Performance Analysis
Memory performance is excellent and SATA and USB 2 are solid performers too - USB 2 in particular is the highest we've seen from an AMD system yet - although we also tested eSATA out of curiosity, we found it to be a dismal 97.1MB/s: less than 50 per cent of the performance of the main SATA ports.
As for productivity performance, despite the poor overall score, the Asus actually does pretty well in the image editing and video encoding tests, it's just the multi-tasking performance was consistently way behind the competition that brings it all crashing down. Even the Asus 890GX board we tested recently produced a better result.
That said, the Asus performas well when overclocked. It performed in line with the MSI 890GX but dropped 100 or so points behind the MSI 890FX and Asus 890GX boards. This is despite its comparatively high core clock speed and higher CPU-northbridge frequency than the rest of the boards tested.
Gaming performance is not bad; mid-table with just a frame or two per second off the Asus 890GX and MSI 890FX boards.
Conclusion
On the upside the Asus board overclocks very well and it's much more receptive to ramping up the HyperTransport frequency than the MSI 890FX. Unlocking the extra CPU cores works great if the CPU offers it, and the
"Turbo Key II" function alone is almost making us want one.
Almost.
The grit between our teeth is that we
know Asus can design great motherboards , so why the numerous layout issues? For a company that has put so much thought into the engineering of some of the features, surely it takes respectively much less time to look at what was good in the layout of previous motherboards and use the same principles?
Unfortunately we suspect that it's the big brandable differences that sell, not putting all your components in a row so the cables sit neatly.

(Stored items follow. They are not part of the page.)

## config.mk

```make
export PLATFORM = sky130hd
export DESIGN_NAME = load_unit_flat
export DESIGN_NICKNAME = d
export VERILOG_FILES = /design/src/rtl/load_unit_if.sv /design/src/rtl/load_unit.sv /design/src/flat_wrapper.sv
export SDC_FILE = /design/constraint.sdc
export NUM_CORES = 1
export LEC_CHECK = 0
export CORE_MARGIN = 1.5
export CORE_UTILIZATION = 46
export DETAILED_ROUTE_END_ITERATION = 16
export PLACE_DENSITY = 0.88
export SYNTH_ARGS = -nofsm -noshare
export SYNTH_HDL_FRONTEND = slang
export SYNTH_SLANG_ARGS = --single-unit
```

## constraint.sdc

```tcl
create_clock -name clk_i -period 3.3 [get_ports clk_i]
set_input_delay 0.495 -clock clk_i [delete_from_list [all_inputs] [get_ports clk_i]]
set_output_delay 0.495 -clock clk_i [all_outputs]
set_load 0.1 [all_outputs]
```

## src/rtl/load_unit_if.sv

```systemverilog
// Load unit bus bundle: decoder/ALU issue side, memory read port and writeback.
// The slave modport is the load unit; the master modport is its environment.
interface load_unit_if #(
    parameter int XLEN = 32,
    parameter int RD_W = 5
);
    logic            ld_valid;
    logic            ld;
    logic [2:0]      func3;
    logic [XLEN-1:0] addr;
    logic [RD_W-1:0] rd;
    logic            flush;
    logic            ld_ready;
    logic            busy;
    logic            mem_req;
    logic [XLEN-1:0] mem_addr;
    logic            mem_ack;
    logic [XLEN-1:0] mem_rdata;
    logic            wb_valid;
    logic [RD_W-1:0] wb_rd;
    logic [XLEN-1:0] wb_data;
    logic            ld_illegal;
    logic            ld_misalign;

    modport slave (
        input  ld_valid, ld, func3, addr, rd, flush, mem_ack, mem_rdata,
        output ld_ready, busy, mem_req, mem_addr, wb_valid, wb_rd, wb_data,
               ld_illegal, ld_misalign
    );

    modport master (
        output ld_valid, ld, func3, addr, rd, flush, mem_ack, mem_rdata,
        input  ld_ready, busy, mem_req, mem_addr, wb_valid, wb_rd, wb_data,
               ld_illegal, ld_misalign
    );
endinterface

```

## src/rtl/load_unit.sv

```systemverilog
// Load unit: issues one word read per load, extracts/extends byte, half or word for writeback.
// Optional macro LOAD_MISALIGN_TRAP_EN traps misaligned lh/lhu/lw instead of force-aligning them.
//
//   state   | meaning
//   IDLE    | ready for issue
//   REQ     | mem_req held until mem_ack
//   DONE    | writeback strobe (suppressed if killed)
//   FAULT   | one-cycle illegal/misalign pulse
module load_unit #(
    parameter int XLEN = 32,
    parameter int RD_W = 5
) (
    input  logic       clk_i,
    input  logic       reset_i,
    load_unit_if.slave bus
);

    typedef enum logic [1:0] {
        S_IDLE  = 2'd0,
        S_REQ   = 2'd1,
        S_DONE  = 2'd2,
        S_FAULT = 2'd3
    } state_e;

    state_e          state_q, state_d;
    logic [2:0]      func3_q, func3_d;
    logic [1:0]      lane_q, lane_d;
    logic [RD_W-1:0] rd_q, rd_d;
    logic [XLEN-1:0] mem_addr_q, mem_addr_d;
    logic [XLEN-1:0] wb_data_q, wb_data_d;
    logic            kill_q, kill_d;
    logic            mis_q, mis_d;

    logic issue;
    logic func3_legal;
    logic misaligned;

    function automatic logic [XLEN-1:0] extract(
        input logic [2:0]      f3,
        input logic [1:0]      lane,
        input logic [XLEN-1:0] word
    );
        logic [7:0]      b;
        logic [15:0]     h;
        logic [XLEN-1:0] r;
        b = word[{lane, 3'b000} +: 8];
        h = lane[1] ? word[31:16] : word[15:0];
        case (f3[1:0])
            2'b00:   r = {{(XLEN-8){b[7] & ~f3[2]}}, b};
            2'b01:   r = {{(XLEN-16){h[15] & ~f3[2]}}, h};
            default: r = word;
        endcase
        return r;
    endfunction

    assign issue = (state_q == S_IDLE) && bus.ld_valid && bus.ld && !bus.flush;

    always_comb begin
        func3_legal = 1'b0;
        case (bus.func3)
            3'b000, 3'b001, 3'b010, 3'b100, 3'b101: func3_legal = 1'b1;
            default:                                func3_legal = 1'b0;
        endcase
    end

`ifdef LOAD_MISALIGN_TRAP_EN
    assign misaligned = ((bus.func3[1:0] == 2'b01) && bus.addr[0]) ||
                        ((bus.func3[1:0] == 2'b10) && (bus.addr[1:0] != 2'b00));
`else
    // Misaligned half/word loads are force-aligned by the extractor lane selection.
    assign misaligned = 1'b0;
`endif

    always_comb begin
        state_d    = state_q;
        func3_d    = func3_q;
        lane_d     = lane_q;
        rd_d       = rd_q;
        mem_addr_d = mem_addr_q;
        wb_data_d  = wb_data_q;
        kill_d     = kill_q;
        mis_d      = mis_q;

        case (state_q)
            S_IDLE: begin
                kill_d = 1'b0;
                if (issue) begin
                    func3_d = bus.func3;
                    lane_d  = bus.addr[1:0];
                    rd_d    = bus.rd;
                    if (!func3_legal) begin
                        mis_d   = 1'b0;
                        state_d = S_FAULT;
                    end else if (misaligned) begin
                        mis_d   = 1'b1;
                        state_d = S_FAULT;
                    end else begin
                        mem_addr_d = {bus.addr[XLEN-1:2], 2'b00};
                        state_d    = S_REQ;
                    end
                end
            end
            S_REQ: begin
                // A flush cannot withdraw the request; it only kills the writeback.
                kill_d = kill_q | bus.flush;
                if (bus.mem_ack) begin
                    wb_data_d = extract(func3_q, lane_q, bus.mem_rdata);
                    state_d   = S_DONE;
                end
            end
            S_DONE: begin
                kill_d  = 1'b0;
                state_d = S_IDLE;
            end
            S_FAULT: begin
                kill_d  = 1'b0;
                state_d = S_IDLE;
            end
            default: state_d = S_IDLE;
        endcase
    end

    always_ff @(posedge clk_i or posedge reset_i) begin
        if (reset_i) begin
            state_q    <= S_IDLE;
            func3_q    <= 3'b000;
            lane_q     <= 2'b00;
            rd_q       <= '0;
            mem_addr_q <= '0;
            wb_data_q  <= '0;
            kill_q     <= 1'b0;
            mis_q      <= 1'b0;
        end else begin
            state_q    <= state_d;
            func3_q    <= func3_d;
            lane_q     <= lane_d;
            rd_q       <= rd_d;
            mem_addr_q <= mem_addr_d;
            wb_data_q  <= wb_data_d;
            kill_q     <= kill_d;
            mis_q      <= mis_d;
        end
    end

    assign bus.busy       = (state_q != S_IDLE);
    assign bus.ld_ready   = (state_q == S_IDLE);
    assign bus.mem_req    = (state_q == S_REQ);
    assign bus.mem_addr   = mem_addr_q;
    assign bus.wb_valid   = (state_q == S_DONE) && !kill_q && !bus.flush;
    assign bus.wb_rd      = rd_q;
    assign bus.wb_data    = wb_data_q;
    assign bus.ld_illegal = (state_q == S_FAULT) && !mis_q;
`ifdef LOAD_MISALIGN_TRAP_EN
    assign bus.ld_misalign = (state_q == S_FAULT) && mis_q;
`else
    assign bus.ld_misalign = 1'b0;
`endif

endmodule

```

## src/flat_wrapper.sv

```systemverilog
// flat-port wrapper written by rule: the top's interface ports become plain ports
module load_unit_flat 
#(
    parameter int XLEN = 32,
    parameter int RD_W = 5
)
  (clk_i, reset_i, bus_ld_valid, bus_ld, bus_func3, bus_addr, bus_rd, bus_flush, bus_mem_ack, bus_mem_rdata, bus_ld_ready, bus_busy, bus_mem_req, bus_mem_addr, bus_wb_valid, bus_wb_rd, bus_wb_data, bus_ld_illegal, bus_ld_misalign);
  load_unit_if #(.XLEN(XLEN), .RD_W(RD_W)) bus_i ();
  input  logic clk_i;
  input  logic reset_i;
  input wire logic [$bits(bus_i.ld_valid)-1:0] bus_ld_valid;
  input wire logic [$bits(bus_i.ld)-1:0] bus_ld;
  input wire logic [$bits(bus_i.func3)-1:0] bus_func3;
  input wire logic [$bits(bus_i.addr)-1:0] bus_addr;
  input wire logic [$bits(bus_i.rd)-1:0] bus_rd;
  input wire logic [$bits(bus_i.flush)-1:0] bus_flush;
  input wire logic [$bits(bus_i.mem_ack)-1:0] bus_mem_ack;
  input wire logic [$bits(bus_i.mem_rdata)-1:0] bus_mem_rdata;
  output wire logic [$bits(bus_i.ld_ready)-1:0] bus_ld_ready;
  output wire logic [$bits(bus_i.busy)-1:0] bus_busy;
  output wire logic [$bits(bus_i.mem_req)-1:0] bus_mem_req;
  output wire logic [$bits(bus_i.mem_addr)-1:0] bus_mem_addr;
  output wire logic [$bits(bus_i.wb_valid)-1:0] bus_wb_valid;
  output wire logic [$bits(bus_i.wb_rd)-1:0] bus_wb_rd;
  output wire logic [$bits(bus_i.wb_data)-1:0] bus_wb_data;
  output wire logic [$bits(bus_i.ld_illegal)-1:0] bus_ld_illegal;
  output wire logic [$bits(bus_i.ld_misalign)-1:0] bus_ld_misalign;
  assign bus_i.ld_valid = bus_ld_valid;
  assign bus_i.ld = bus_ld;
  assign bus_i.func3 = bus_func3;
  assign bus_i.addr = bus_addr;
  assign bus_i.rd = bus_rd;
  assign bus_i.flush = bus_flush;
  assign bus_i.mem_ack = bus_mem_ack;
  assign bus_i.mem_rdata = bus_mem_rdata;
  assign bus_ld_ready = bus_i.ld_ready;
  assign bus_busy = bus_i.busy;
  assign bus_mem_req = bus_i.mem_req;
  assign bus_mem_addr = bus_i.mem_addr;
  assign bus_wb_valid = bus_i.wb_valid;
  assign bus_wb_rd = bus_i.wb_rd;
  assign bus_wb_data = bus_i.wb_data;
  assign bus_ld_illegal = bus_i.ld_illegal;
  assign bus_ld_misalign = bus_i.ld_misalign;
  load_unit #(.XLEN(XLEN), .RD_W(RD_W)) u_core (.clk_i(clk_i), .reset_i(reset_i), .bus(bus_i));
endmodule
```

# [Yosys cells after proc, flatten, opt, wreduce, memory -nomap -nowiden]
# Cells that the tools add are included.
[totals] regBits=75 input_bits=78 output_inout_bits=75 elab_cells=48
[op_classes] n_eq_ne=10 shift=1 mux=8 bitwise=4 reduce_logical=18
[ops] operator="32-bit case mux with 2 select lines" n=1
[ops] operator="32-bit by 6-bit variable part select with 8-bit output" n=1
[ops] operator="16-bit two-way mux" n=1
[ops] operator="3-bit equality test, second input constant" n=2
[ops] operator="2-bit two-way mux" n=3
[ops] operator="2-bit case mux with 3 select lines" n=1
[ops] operator="2-bit AND reduction" n=3
[ops] operator="1-bit logical AND" n=5
[ops] operator="5-bit OR reduction" n=1
[ops] operator="2-bit by 1-bit equality test with 1-bit output, second input constant" n=2
[ops] operator="2-bit equality test, second input constant" n=2
[ops] operator="2-bit logical NOT" n=2
[ops] operator="3-bit by 1-bit equality test with 1-bit output, second input constant" n=1
[ops] operator="3-bit by 2-bit equality test with 1-bit output, second input constant" n=1
[ops] operator="3-bit logical NOT" n=1
[ops] operator="3-bit AND reduction" n=1
[ops] operator="3-bit OR reduction" n=1
[ops] operator="1-bit bitwise AND" n=2
[ops] operator="1-bit logical NOT" n=2
[ops] operator="2-bit by 1-bit != test with 1-bit output, second input constant" n=1
[ops] operator="2-bit != test, second input constant" n=1
[ops] operator="1-bit case mux with 2 select lines" n=1
[ops] operator="2-bit nonzero test" n=1
[ops] operator="2-bit OR reduction" n=1
[ops] operator="other kinds (3)" n=3

# [Depth between registers and ports, before layout]
# Gate-level depths: netlist (run 1).
[depth] word_depth=6 depth_mapped=6 ltp_nobuf=3

# [Worst setup path after synthesis (run 1)]
# No wires, ideal clock.
[synth_path] path_type="reg-to-output" start="register u_core.state_q[0]" end="output port bus_wb_valid" t_arrival_ns=3.660 required_time_ns=2.805 path_slack_ns=-0.855 stages_incl_launch_ff=3 path_buffers=1 cell_sequence="dfrtp_1 > buf_2 > nor4b_1"
[synth_between] elab_chain_len=3
[synth_rtl] item="from (decl)" line_no="load_unit.sv:25" rtl="state_e state_q, state_d;"
[synth_rtl] item="from (signal assigned)" line_no="load_unit.sv:134" rtl="state_q <= state_d;"
[synth_rtl] item="2-bit equality test" line_no="load_unit.sv:149" rtl="assign bus.wb_valid = (state_q == S_DONE) && !kill_q && !bus.flush;"
[synth_rtl] item="1-bit logical AND (2 in a row)" line_no="load_unit.sv:149"
[synth_rtl] item="to (decl)" line_no="flat_wrapper.sv:23" rtl="output wire logic [$bits(bus_i.wb_valid)-1:0] bus_wb_valid;"
# Every way passes these cells.

# [Final worst setup path (run 1)]
[layout_path] start="register u_core.mem_addr_q[31] (netlist: u_core.bus.mem_addr[31])" end="output port bus_mem_addr[31]"
[layout_lines] item="from (decl)" line_no="load_unit.sv:29" rtl="logic [XLEN-1:0] mem_addr_q, mem_addr_d;"
[layout_lines] item="from (signal assigned)" line_no="load_unit.sv:138" rtl="mem_addr_q <= mem_addr_d;"
[layout_lines] item="to (decl)" line_no="flat_wrapper.sv:22" rtl="output wire logic [$bits(bus_i.mem_addr)-1:0] bus_mem_addr;"
# No word-level cell between the ends.

==> results.json, run 1 <==
{
  "critPathRequiredTime_ns": 2.80,
  "yosysSeqAreaShare_pct": 51.55,
  "final_nets": 519,
  "fp-row-count": 32,
  "cp_slowest_cell": "clkdlybuf4s50_1",
  "max_slew_margin_pct": 16.47,
  "cp_cell_sequence": "clkdlybuf4s50_1",
  "layout-drive-gt1-share_pct": 20.85,
  "crit_path_end_kind": "primary output",
  "cts.repair.resized": 0,
  "synthTopCellsByArea": "dfrtp_1, mux2_4, mux2_2",
  "critPathKind": "register to primary output",
  "synth_area_mm2": 0.003641,
  "multi_input_area_mm2": 0.001613,
  "routed-via-count": 2954,
  "drt-total-wl_um": 10240,
  "start_kind": "register",
  "arrival_ns": 1.91,
  "synthFlopType": "dfrtp_1",
  "regArea_mm2": 0.001877,
  "cts-root-buf": "clkbuf_8",
  "gp_congestion": 0.8403,
  "postRouteAntennaNets": 0,
  "fmax_mhz": 416.5,
  "finalHoldViolCount": 0,
  "syn_inst": 301,
  "hpwl_um": 7303,
  "slowest_delay_ns": 1.15,
  "syn_to_final_growth_pct": 46.43,
  "rsz0062_at_grt": "false",
  "crit_family": "buffers and inverters",
  "final_max_slew_viol_count": 0,
  "routedWlPerCell_um": 18.69,
  "fin_setup_tns_ns": 0,
  "ios": 153,
  "cts_hold_buf": 0,
  "cts_max_level": 3,
  "post_cts_buffers": 0,
  "synth_edf_count": 0,
  "synth.distinct_cells": 36,
  "overflow": 0,
  "yosysWarningCount": 0,
  "tightest_slew_ns": 1.253,
  "start_util_pct": 47.36,
  "cap_violations": 0,
  "grt_pass1_vias": 3165,
  "grt_pass1_wl_um": 16520,
  "insertion_delay_ns": 0.37,
  "via_per_inst": 5.391,
  "die_y_um": 91.97,
  "core-area_mm2": 0.007687,
  "finalSetupViolations": 0,
  "path_buf_inv": 1,
  "async_flop_share_pct": 100.0,
  "avgSynthCellArea_um2": 12.10,
  "hp-class": "input pin to asynchronous set/reset pin",
  "fin_crit_ns": 2.401,
  "final_cell_mix": "clkdlybuf4s50_1, dfrtp_1, nor2_1",
  "grt_max_degree": 45,
  "synth_seq_cells": 75,
  "die_x_um": 91.97,
  "antenna_cells": 0,
  "antenna_found_initial": 0,
  "finClkSkew_ns": 0.01855,
  "gr-usage-all-layers_pct": 25.45,
  "cp_max_fo": 2,
  "drc_errors": 0,
  "whs_ns": 0.4796,
  "dr.first_iter.drc_count": 191,
  "fill_cells": 574,
  "clock_path_buffers": 2,
  "synth.largest_area_cell": "dfrtp_1",
  "cts_sinks": 75,
  "fin_crit_sh_pct": 72.76,
  "final_cells": 548,
  "outcome": "finished, final reports clean",
  "synth_top_area_share_pct": 51.55,
  "cts.clk_slew.worst_paths_ns": 0.11,
  "final_common_cell": "clkdlybuf4s50_1",
  "numPlacedInstances": 532,
  "die_area_mm2": 0.008458,
  "portBuffers": 149,
  "first_pass_iters": 4,
  "cts_buffers": 9,
  "cts_tree": "done"
}
==> flip-flops by register name (all words and copies together), names as in the netlist <==
register and cells:
u_core.kill_q 1, u_core.state_q 2, u_core.bus.wb_rd 5, u_core.lane_q 2, u_core.bus.wb_data 32, u_core.func3_q 3
u_core.bus.mem_addr 30
==> area by class of cell <==
type | count | area share [%]
inverters | 3 | 0.2112
flip-flops and latches | 75 | 35.20
multi-input cells | 198 | 30.25
well taps | 102 | 2.394
clock inverters | 7 | 1.267
clock buffers | 9 | 2.323
repair buffers | 154 | 28.35
==> metal layers <==
layer	up-vias	track usage, %	wire length [um]
met1	1474	32.09	4119
met2	100	42.53	5398
met4	0	11.67	298
met5	-	0	0
li1	1359	-	-
met3	21	4.478	424
==> kinds of logic after synthesis <==
logic type	share of synthesized area, %
other	0.1030
flip-flops	51.55
AND/OR/NAND/NOR	11.99
multiplexers	20.79
buffers and inverters	4.536
AO/OA/AOI/OAI	11.03
==> cell usage after synthesis, types with 2 or more instances <==
master and n:
a211oi_1 8, a21oi_1 17, buf_6 4, clkbuf_1 13, nand3b_1 9, buf_2 6, dfrtp_1 75, nand2b_1 2
a31oi_1 7, nor3b_1 9, o21ai_0 2, mux2_4 30, a22oi_1 7, buf_4 4, o22ai_1 17, inv_1 3
nand2_1 8, mux2_2 26, nor2_1 36, nor3_1 2
==> through the flow <==
| stage | util, % | area [um^2] | setup slack [ns] |
|---|---|---|---|
| 2_1_floorplan | - | 3655 | 0.03826 |
| 3_3_place_gp | 66.86 | 5140 | 0.8489 |
| 3_5_place_dp | 66.86 | 5140 | 0.8113 |
| 4_1_cts | 69.35 | 5331 | 0.8800 |
| 5_1_grt | 69.35 | 5331 | 0.8492 |
| 6_report | 69.35 | 5331 | 0.8990 |
==> path summary, 6_finish.rpt <==
check                                               startpoint                                  to  slack, ns  cells past startpoint
hold reg to reg                u_core.bus.wb_rd[3]$_DFFE_PP0P_     u_core.bus.wb_rd[3]$_DFFE_PP0P_       0.51                      1
setup / recovery           u_core.bus.mem_addr[31]$_DFFE_PP0P_                    bus_mem_addr[31]       0.90                      1
setup reg to reg                  u_core.lane_q[1]$_DFFE_PP0P_  u_core.bus.wb_data[11]$_DFFE_PP0P_       1.09                      3
min in group clk_i             u_core.bus.wb_rd[3]$_DFFE_PP0P_     u_core.bus.wb_rd[3]$_DFFE_PP0P_       0.51                      1
max in group asynchronous                              reset_i  u_core.bus.mem_addr[7]$_DFFE_PP0P_       2.02                      3
hold / removal                                         reset_i  u_core.bus.mem_addr[2]$_DFFE_PP0P_       0.48                      2
Power of run 1 is left out: the tool's default activity adds up to more than one toggle a clock period on the data nets, which glitch-free logic cannot reach.
==> inputs of run 2 (changes only) <==
Settings changed: CORE_UTILIZATION 46 to 39, PLACE_DENSITY 0.88 to 0.79.
Clock period 3.3 ns to 1.95 ns, I/O delays scaled along.
==> results.json, run 2 (synthesis gave the netlist of run 1 again) <==
{
  "cp_cell_sequence": "clkdlybuf4s50_1 -> o21ai_1 -> buf_4 -> or4b_4 -> buf_12 -> mux2_4",
  "final_nets": 534,
  "arrival_ns": 2.06,
  "die_y_um": 99.62,
  "start_util_pct": 39.78,
  "critPathRequiredTime_ns": 2.18,
  "critPathKind": "input pin to register",
  "outcome": "finished, final reports clean",
  "cts_tree": "done",
  "final_common_cell": "buf_4",
  "layout-drive-gt1-share_pct": 37.53,
  "drt-total-wl_um": 9955,
  "rsz0062_at_grt": "false",
  "antenna_found_initial": 0,
  "finalHoldViolCount": 0,
  "gp_congestion": 0.8808,
  "final_util_pct": 59.63,
  "largest_reg_flops": 32,
  "timing.final.ws_setup_ns": 0.1185,
  "cts_buffers": 9,
  "dr.first_iter.drc_count": 154,
  "postRouteAntennaNets": 0,
  "via_per_inst": 5.212,
  "final_max_slew_viol_count": 0,
  "cts_sinks": 75,
  "portBuffers": 149,
  "hp-class": "input pin to asynchronous set/reset pin",
  "drc_errors": 0,
  "path_buf_inv": 3,
  "gr-usage-all-layers_pct": 20.02,
  "grt_pass1_vias": 3006,
  "crit_path_end_kind": "register",
  "final_cell_mix": "buf_4, clkdlybuf4s50_1, dfrtp_1",
  "routedWlPerCell_um": 17.40,
  "fin_crit_sh_pct": 93.92,
  "fin_crit_ns": 1.831,
  "final_area_mm2": 0.005458,
  "place_area_mm2": 0.005234,
  "routed-via-count": 2981,
  "start_kind": "input pin",
  "grt_max_degree": 41,
  "grt_pass1_wl_um": 15470,
  "ios": 153,
  "slowest_delay_ns": 0.48,
  "die_x_um": 99.62,
  "hpwl_um": 7296,
  "cts.clk_slew.worst_paths_ns": 0.08,
  "fmax_mhz": 546.0,
  "first_pass_iters": 5,
  "pre_cts_slack_ns": -0.3234,
  "syn_to_final_growth_pct": 49.90,
  "antenna_cells": 0,
  "core-area_mm2": 0.009153,
  "clock_path_buffers": 2,
  "overflow": 0,
  "post_cts_buffers": 0,
  "cap_violations": 0,
  "cts-root-buf": "clkbuf_8",
  "insertion_delay_ns": 0.35,
  "finalSetupViolations": 0,
  "fp-row-count": 35,
  "crit_family": "buffers and inverters",
  "cp_slowest_cell": "or4b_4",
  "cts_max_level": 3,
  "finClkSkew_ns": 0.007841,
  "cp_max_fo": 22,
  "die_area_mm2": 0.009924
}
-- run 2: cell types whose count changed in the layout (fill, tap and decap cells not counted), sizes merged --
cell,before,now
inv,7,4
clkinv,2,1
buf,12,92
bufinv,0,2
clkdlybuf4s50,142,77
clkbuf,9,11
-- run 2: layer usage --
metal	vias up	global-route usage (%)	routed length (um)
met2	136	31.77	4813
li1	1388	-	-
met4	0	8.342	322
met3	25	4.498	576
met5	-	0	0
met1	1432	26.57	4243
-- run 2: cell type report --
cell class | count | area [um^2]
Clock inverter | 5 | 82.58
Multi-Input combinational cell | 198 | 1629
Clock buffer | 11 | 141.4
Timing Repair Buffer | 169 | 1574
Fill cell | 741 | 3695
Sequential cell | 75 | 1877
Tap cell | 111 | 138.9
Inverter | 3 | 15.01
-- run 2: repair_timing --
action                     4_1_cts  5_1_grt
setup endpoints to repair        0       20
resized for setup                0        1
hold buffers                     0        0
-- run 2: path summary, 6_finish.rpt --
path / startpoint / endpoint / depth (start not counted) / slack (ns)
max reg2reg: u_core.state_q[1]$_DFFE_PP0P_ / u_core.bus.mem_addr[30]$_DFFE_PP0P_ / 3 / 0.30
min reg2reg: u_core.bus.mem_addr[19]$_DFFE_PP0P_ / u_core.bus.mem_addr[19]$_DFFE_PP0P_ / 1 / 0.51
max: bus_func3[2] / u_core.bus.mem_addr[30]$_DFFE_PP0P_ / 6 / 0.12
max in group asynchronous: reset_i / u_core.bus.wb_data[14]$_DFFE_PP0P_ / 3 / 1.18
min in group clk_i: u_core.bus.mem_addr[19]$_DFFE_PP0P_ / u_core.bus.mem_addr[19]$_DFFE_PP0P_ / 1 / 0.51
min: reset_i / u_core.state_q[1]$_DFFE_PP0P_ / 3 / 0.43
-- run 2: worst min-delay path: stages --
cell,delay [ns]
clkdlybuf4s50_1,0.44
clkinvlp_4,0.08
buf_4,0.40
-- run 2: per-stage QoR --
step / hold slack, ns / TNS (ns) / instances
final: 0.4305 / 0 / 572
after CTS: 0.4466 / 0 / 572
after floorplan: 0.4016 / 0 / 303
after global placement: 0.4998 / -8.510 / 556
after global routing: 0.4664 / 0 / 572
after detailed placement: 0.4964 / -9.466 / 556
Power of run 2 is left out for the same reason.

So on one hand we've got useful features: a great BIOS, Asus AutoTuning, Evo-this, Turbo Key-that, MemOK'd etc, that goes above what most motherboards offer. But all that is bolted into a very ordinary board that could have been so much better, yet should not cost any more. It's frustrating for us, but even if you don't care for the niggles, then we have to wonder where all that performance potential is going?
And finally we come to the price. Given the features - no USB 3, only two 16x PCI-E slots, no extra SATA - we expected this to top, at most, £140. So at £160 then, you've got to seriously be wondering why you'd buy one over the extremely capable
Asus 890GX, or, better value
790FX even. It's somewhat better than the
Crossair IV Formula for what's on offer, that's even then, it's still not good value for money.